Top of DATA EXTRACTS

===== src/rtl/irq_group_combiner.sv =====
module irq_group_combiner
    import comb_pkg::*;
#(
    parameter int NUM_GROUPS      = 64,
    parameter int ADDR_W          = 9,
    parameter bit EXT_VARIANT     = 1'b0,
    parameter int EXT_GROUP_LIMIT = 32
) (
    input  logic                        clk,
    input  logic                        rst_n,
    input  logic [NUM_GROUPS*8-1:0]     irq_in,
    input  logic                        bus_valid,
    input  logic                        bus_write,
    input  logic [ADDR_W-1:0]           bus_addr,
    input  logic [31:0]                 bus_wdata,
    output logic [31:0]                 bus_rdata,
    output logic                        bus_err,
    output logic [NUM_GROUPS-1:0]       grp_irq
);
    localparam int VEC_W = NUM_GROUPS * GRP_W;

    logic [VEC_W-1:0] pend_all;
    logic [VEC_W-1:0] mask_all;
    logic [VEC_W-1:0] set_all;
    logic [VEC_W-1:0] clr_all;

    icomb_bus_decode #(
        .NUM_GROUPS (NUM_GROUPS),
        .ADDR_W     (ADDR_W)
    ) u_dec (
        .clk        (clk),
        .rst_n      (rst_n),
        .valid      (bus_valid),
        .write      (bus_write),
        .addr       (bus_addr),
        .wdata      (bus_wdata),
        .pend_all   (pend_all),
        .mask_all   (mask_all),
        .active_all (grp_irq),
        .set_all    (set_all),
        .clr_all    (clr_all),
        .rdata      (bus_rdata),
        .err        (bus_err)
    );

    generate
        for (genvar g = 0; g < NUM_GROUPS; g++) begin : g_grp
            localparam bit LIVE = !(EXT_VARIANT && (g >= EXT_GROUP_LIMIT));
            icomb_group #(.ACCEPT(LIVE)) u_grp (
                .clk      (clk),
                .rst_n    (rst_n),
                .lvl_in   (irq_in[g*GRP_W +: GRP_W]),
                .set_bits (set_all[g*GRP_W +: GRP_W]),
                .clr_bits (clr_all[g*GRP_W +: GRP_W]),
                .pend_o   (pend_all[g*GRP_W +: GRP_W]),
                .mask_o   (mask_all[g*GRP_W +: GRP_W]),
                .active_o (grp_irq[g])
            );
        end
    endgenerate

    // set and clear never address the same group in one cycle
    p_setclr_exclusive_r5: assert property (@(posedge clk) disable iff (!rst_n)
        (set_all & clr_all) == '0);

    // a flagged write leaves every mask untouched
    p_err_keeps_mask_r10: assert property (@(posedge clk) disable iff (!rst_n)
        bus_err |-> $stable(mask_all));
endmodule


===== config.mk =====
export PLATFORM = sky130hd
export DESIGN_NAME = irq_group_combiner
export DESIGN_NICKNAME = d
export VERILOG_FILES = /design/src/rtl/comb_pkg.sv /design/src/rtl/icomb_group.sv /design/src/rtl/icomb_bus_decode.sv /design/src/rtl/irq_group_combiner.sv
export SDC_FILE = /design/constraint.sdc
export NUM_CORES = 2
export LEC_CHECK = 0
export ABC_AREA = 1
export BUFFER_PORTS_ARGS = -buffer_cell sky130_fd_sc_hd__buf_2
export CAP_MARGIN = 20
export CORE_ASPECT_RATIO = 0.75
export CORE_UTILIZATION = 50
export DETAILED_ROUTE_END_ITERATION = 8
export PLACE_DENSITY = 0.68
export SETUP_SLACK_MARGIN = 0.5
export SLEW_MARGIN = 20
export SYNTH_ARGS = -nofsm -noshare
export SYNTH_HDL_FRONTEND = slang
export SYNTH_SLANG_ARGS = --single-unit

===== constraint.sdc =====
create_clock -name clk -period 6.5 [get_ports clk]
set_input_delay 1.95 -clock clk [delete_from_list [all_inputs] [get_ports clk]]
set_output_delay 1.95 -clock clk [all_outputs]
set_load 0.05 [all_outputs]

Bottom of DATA EXTRACTS
Top of DATA EXTRACTS

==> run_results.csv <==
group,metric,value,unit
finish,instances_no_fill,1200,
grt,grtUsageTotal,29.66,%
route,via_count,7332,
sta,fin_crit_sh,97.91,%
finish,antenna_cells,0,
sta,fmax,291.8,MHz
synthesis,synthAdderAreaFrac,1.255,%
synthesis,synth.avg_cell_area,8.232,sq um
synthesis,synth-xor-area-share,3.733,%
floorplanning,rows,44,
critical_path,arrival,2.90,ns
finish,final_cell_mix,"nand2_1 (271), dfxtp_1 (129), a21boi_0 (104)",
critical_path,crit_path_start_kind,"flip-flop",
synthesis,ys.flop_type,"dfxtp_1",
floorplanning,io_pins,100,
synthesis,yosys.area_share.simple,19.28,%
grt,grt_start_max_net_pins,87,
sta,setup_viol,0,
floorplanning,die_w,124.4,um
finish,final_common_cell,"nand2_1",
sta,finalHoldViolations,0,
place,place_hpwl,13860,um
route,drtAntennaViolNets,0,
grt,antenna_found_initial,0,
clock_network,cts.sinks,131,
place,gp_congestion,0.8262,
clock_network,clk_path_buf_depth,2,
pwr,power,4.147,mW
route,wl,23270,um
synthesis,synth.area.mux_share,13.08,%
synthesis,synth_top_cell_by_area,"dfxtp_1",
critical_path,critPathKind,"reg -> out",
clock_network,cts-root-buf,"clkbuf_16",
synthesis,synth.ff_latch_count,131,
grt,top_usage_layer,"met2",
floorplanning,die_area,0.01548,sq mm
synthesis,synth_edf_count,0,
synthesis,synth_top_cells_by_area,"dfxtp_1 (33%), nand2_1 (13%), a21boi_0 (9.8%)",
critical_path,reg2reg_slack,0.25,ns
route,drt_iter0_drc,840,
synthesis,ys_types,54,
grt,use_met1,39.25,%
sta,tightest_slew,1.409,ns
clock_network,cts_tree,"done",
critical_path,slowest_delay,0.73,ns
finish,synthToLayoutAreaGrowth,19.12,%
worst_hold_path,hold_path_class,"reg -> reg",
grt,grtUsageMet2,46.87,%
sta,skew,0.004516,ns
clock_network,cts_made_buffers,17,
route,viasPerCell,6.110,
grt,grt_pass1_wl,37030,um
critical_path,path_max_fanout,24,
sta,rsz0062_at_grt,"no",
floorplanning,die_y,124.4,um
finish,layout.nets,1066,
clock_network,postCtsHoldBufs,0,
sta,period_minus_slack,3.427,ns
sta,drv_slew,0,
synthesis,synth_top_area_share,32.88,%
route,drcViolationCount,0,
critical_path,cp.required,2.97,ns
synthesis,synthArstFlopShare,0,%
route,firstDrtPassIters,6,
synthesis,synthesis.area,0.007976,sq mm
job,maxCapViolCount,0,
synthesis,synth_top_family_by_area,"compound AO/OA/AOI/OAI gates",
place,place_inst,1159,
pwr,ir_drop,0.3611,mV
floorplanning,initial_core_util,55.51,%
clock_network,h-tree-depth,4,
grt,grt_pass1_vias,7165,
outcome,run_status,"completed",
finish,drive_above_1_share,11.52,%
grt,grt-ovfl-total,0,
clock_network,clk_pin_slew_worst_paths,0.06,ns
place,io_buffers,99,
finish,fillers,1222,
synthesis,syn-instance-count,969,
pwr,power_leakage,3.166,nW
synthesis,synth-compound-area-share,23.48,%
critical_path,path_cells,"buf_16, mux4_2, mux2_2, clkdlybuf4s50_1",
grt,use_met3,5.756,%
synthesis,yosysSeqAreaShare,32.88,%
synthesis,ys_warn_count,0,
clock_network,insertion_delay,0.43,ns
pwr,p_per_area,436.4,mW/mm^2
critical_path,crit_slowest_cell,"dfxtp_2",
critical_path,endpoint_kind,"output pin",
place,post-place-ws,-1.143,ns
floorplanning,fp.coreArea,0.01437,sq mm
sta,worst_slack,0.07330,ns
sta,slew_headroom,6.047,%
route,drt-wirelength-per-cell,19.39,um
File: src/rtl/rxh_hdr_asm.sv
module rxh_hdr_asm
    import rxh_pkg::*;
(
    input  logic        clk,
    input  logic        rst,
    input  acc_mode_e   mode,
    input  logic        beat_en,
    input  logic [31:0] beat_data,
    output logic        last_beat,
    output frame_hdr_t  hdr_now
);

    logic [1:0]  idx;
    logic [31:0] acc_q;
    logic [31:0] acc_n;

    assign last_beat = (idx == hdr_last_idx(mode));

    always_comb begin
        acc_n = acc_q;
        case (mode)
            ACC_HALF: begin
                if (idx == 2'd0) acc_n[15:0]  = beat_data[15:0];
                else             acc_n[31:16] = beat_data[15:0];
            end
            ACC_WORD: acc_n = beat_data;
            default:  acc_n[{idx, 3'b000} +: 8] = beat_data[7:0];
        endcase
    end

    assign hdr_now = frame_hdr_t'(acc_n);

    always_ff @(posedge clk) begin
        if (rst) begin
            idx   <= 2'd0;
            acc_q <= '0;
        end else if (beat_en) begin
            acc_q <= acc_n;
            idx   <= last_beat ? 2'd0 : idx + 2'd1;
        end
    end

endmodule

Bottom of DATA EXTRACTS
Top of DATA EXTRACTS

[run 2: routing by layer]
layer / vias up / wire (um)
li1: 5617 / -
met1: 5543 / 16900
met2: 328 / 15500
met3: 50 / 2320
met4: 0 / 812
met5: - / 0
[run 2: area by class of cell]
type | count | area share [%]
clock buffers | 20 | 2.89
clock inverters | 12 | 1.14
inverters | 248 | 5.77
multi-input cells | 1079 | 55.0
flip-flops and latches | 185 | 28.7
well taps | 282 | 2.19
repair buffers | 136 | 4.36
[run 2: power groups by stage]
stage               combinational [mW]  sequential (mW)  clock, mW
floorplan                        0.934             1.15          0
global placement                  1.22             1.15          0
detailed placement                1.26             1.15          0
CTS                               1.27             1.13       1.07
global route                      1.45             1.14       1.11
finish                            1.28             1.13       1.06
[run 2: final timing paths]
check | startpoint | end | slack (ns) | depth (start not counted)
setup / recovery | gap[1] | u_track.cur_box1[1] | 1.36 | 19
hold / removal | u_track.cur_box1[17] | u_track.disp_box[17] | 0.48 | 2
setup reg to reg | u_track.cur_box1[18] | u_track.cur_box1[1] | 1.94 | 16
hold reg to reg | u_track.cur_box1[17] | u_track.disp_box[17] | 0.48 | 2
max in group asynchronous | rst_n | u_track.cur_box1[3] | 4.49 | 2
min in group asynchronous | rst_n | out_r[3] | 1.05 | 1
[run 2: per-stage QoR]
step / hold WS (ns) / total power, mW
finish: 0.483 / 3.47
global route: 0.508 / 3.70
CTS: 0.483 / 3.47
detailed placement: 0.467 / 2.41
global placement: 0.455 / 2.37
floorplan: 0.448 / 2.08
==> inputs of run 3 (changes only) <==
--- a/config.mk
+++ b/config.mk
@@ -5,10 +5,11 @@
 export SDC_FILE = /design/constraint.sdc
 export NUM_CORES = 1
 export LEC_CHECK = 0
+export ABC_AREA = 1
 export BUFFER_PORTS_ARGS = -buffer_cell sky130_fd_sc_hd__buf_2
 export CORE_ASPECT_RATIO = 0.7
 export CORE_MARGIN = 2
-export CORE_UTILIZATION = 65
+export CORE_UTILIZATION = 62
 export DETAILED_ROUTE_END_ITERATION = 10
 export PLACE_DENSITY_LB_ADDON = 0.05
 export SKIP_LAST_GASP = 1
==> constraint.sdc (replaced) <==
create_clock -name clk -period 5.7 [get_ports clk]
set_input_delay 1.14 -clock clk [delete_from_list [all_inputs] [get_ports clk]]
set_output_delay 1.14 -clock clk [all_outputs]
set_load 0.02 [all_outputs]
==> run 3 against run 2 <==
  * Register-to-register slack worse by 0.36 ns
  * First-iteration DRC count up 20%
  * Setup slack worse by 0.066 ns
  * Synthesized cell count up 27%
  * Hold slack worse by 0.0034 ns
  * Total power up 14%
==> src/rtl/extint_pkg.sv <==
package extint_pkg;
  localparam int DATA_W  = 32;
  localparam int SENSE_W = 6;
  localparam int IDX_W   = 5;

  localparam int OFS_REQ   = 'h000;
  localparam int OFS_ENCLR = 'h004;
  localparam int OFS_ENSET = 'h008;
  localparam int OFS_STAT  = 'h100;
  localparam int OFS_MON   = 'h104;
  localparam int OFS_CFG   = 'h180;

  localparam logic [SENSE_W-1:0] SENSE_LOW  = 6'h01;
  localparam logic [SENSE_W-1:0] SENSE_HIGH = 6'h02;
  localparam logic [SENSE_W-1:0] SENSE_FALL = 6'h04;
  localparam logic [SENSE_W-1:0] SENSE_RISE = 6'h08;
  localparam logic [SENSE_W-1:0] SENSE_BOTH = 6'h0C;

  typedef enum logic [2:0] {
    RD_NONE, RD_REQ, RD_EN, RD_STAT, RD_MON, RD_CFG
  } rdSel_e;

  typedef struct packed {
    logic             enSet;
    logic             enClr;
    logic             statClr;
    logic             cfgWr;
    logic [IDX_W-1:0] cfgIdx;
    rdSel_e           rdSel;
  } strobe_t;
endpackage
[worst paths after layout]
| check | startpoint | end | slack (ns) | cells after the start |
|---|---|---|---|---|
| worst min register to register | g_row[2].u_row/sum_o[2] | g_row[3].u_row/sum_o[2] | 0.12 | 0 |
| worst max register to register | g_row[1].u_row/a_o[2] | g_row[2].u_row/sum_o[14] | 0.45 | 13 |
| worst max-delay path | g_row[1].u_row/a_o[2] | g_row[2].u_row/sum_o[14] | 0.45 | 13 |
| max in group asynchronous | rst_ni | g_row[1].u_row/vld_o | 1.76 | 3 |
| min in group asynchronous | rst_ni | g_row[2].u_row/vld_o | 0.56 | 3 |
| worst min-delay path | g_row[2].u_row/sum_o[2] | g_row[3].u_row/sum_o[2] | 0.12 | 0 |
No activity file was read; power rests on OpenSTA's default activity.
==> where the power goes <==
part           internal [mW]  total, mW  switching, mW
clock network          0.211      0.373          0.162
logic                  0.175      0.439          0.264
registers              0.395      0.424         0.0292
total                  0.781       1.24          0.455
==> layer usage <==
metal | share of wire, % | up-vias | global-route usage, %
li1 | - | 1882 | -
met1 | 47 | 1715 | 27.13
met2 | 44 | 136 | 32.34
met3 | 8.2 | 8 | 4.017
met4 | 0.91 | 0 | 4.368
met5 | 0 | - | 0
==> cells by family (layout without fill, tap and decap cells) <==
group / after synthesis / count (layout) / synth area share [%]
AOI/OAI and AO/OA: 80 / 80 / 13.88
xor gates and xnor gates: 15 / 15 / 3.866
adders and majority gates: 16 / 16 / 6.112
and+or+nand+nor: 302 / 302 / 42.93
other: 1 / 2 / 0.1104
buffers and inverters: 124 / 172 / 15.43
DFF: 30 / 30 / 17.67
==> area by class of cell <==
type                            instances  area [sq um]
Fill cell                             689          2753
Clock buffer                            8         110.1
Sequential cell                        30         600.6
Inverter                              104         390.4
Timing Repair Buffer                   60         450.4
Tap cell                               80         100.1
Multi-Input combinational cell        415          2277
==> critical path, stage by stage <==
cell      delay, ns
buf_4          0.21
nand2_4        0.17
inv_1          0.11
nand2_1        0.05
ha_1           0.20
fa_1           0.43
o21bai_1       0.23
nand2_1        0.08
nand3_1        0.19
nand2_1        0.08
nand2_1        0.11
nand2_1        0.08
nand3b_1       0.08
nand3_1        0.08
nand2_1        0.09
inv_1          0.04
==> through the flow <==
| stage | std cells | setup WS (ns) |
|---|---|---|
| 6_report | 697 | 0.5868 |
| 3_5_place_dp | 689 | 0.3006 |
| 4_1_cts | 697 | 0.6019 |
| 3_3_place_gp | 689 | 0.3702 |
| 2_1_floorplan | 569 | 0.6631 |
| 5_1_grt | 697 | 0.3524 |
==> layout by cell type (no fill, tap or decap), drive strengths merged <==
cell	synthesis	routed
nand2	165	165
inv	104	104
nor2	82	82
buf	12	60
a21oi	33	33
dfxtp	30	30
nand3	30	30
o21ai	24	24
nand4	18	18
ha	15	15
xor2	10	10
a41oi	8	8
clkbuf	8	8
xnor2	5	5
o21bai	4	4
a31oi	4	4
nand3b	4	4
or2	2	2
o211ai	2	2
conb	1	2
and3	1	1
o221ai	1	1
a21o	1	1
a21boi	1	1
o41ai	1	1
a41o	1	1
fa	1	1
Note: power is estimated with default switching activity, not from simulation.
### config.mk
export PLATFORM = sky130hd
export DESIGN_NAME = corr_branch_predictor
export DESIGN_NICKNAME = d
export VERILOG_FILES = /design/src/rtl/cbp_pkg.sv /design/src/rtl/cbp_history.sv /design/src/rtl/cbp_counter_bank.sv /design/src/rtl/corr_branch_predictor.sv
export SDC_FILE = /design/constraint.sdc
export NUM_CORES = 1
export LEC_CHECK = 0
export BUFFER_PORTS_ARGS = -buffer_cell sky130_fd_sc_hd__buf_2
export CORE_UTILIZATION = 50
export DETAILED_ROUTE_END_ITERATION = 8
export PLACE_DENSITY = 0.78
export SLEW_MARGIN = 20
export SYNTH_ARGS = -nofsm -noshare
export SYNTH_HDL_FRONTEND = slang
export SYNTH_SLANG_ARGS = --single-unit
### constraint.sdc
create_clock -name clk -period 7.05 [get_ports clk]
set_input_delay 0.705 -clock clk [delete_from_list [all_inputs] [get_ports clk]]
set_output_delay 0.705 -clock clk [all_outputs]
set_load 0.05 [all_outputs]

Bottom of DATA EXTRACTS

• ACTIVITY: The required output is every line above from the one with "setup reg to" down to the one with "by 0.0034 ns", restated word for word, ends included.

• RESULT OF THE EXERCISE:
setup reg to reg | u_track.cur_box1[18] | u_track.cur_box1[1] | 1.94 | 16
hold reg to reg | u_track.cur_box1[17] | u_track.disp_box[17] | 0.48 | 2
max in group asynchronous | rst_n | u_track.cur_box1[3] | 4.49 | 2
min in group asynchronous | rst_n | out_r[3] | 1.05 | 1
[run 2: per-stage QoR]
step / hold WS (ns) / total power, mW
finish: 0.483 / 3.47
global route: 0.508 / 3.70
CTS: 0.483 / 3.47
detailed placement: 0.467 / 2.41
global placement: 0.455 / 2.37
floorplan: 0.448 / 2.08
==> inputs of run 3 (changes only) <==
--- a/config.mk
+++ b/config.mk
@@ -5,10 +5,11 @@
 export SDC_FILE = /design/constraint.sdc
 export NUM_CORES = 1
 export LEC_CHECK = 0
+export ABC_AREA = 1
 export BUFFER_PORTS_ARGS = -buffer_cell sky130_fd_sc_hd__buf_2
 export CORE_ASPECT_RATIO = 0.7
 export CORE_MARGIN = 2
-export CORE_UTILIZATION = 65
+export CORE_UTILIZATION = 62
 export DETAILED_ROUTE_END_ITERATION = 10
 export PLACE_DENSITY_LB_ADDON = 0.05
 export SKIP_LAST_GASP = 1
==> constraint.sdc (replaced) <==
create_clock -name clk -period 5.7 [get_ports clk]
set_input_delay 1.14 -clock clk [delete_from_list [all_inputs] [get_ports clk]]
set_output_delay 1.14 -clock clk [all_outputs]
set_load 0.02 [all_outputs]
==> run 3 against run 2 <==
  * Register-to-register slack worse by 0.36 ns
  * First-iteration DRC count up 20%
  * Setup slack worse by 0.066 ns
  * Synthesized cell count up 27%
  * Hold slack worse by 0.0034 ns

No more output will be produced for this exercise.